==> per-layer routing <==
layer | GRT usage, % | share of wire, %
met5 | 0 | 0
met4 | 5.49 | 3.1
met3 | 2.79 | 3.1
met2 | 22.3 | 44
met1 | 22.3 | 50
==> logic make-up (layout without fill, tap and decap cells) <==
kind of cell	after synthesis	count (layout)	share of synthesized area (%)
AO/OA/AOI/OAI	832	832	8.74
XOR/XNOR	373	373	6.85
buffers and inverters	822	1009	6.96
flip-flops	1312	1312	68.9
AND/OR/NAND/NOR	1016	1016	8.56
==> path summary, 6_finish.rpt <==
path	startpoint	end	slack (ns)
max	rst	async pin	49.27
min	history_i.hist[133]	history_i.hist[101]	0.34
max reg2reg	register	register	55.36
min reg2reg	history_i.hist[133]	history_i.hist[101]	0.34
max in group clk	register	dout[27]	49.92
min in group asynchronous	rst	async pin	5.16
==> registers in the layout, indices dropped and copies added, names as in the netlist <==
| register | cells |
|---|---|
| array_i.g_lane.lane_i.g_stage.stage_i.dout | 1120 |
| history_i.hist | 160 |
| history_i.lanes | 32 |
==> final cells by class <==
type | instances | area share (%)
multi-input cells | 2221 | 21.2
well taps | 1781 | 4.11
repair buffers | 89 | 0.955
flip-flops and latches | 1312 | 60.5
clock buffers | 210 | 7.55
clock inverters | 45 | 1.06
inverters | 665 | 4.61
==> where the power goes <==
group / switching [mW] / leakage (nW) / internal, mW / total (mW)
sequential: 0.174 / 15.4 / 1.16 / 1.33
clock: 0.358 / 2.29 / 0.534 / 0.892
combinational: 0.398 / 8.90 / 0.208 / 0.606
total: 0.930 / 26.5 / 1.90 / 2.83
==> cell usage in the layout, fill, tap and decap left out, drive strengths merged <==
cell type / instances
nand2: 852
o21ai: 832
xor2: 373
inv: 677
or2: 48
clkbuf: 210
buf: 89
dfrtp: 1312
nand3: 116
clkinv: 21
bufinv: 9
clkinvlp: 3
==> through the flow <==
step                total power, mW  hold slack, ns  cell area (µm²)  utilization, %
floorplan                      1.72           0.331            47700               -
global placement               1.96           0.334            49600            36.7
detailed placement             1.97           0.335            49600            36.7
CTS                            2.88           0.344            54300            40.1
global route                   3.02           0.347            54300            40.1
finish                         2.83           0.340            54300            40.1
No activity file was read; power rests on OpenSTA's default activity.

» Instructions to follow: Every line above holding the string "layout" should be listed.

» Exercise solution:
==> logic make-up (layout without fill, tap and decap cells) <==
kind of cell	after synthesis	count (layout)	share of synthesized area (%)
==> registers in the layout, indices dropped and copies added, names as in the netlist <==
==> cell usage in the layout, fill, tap and decap left out, drive strengths merged <==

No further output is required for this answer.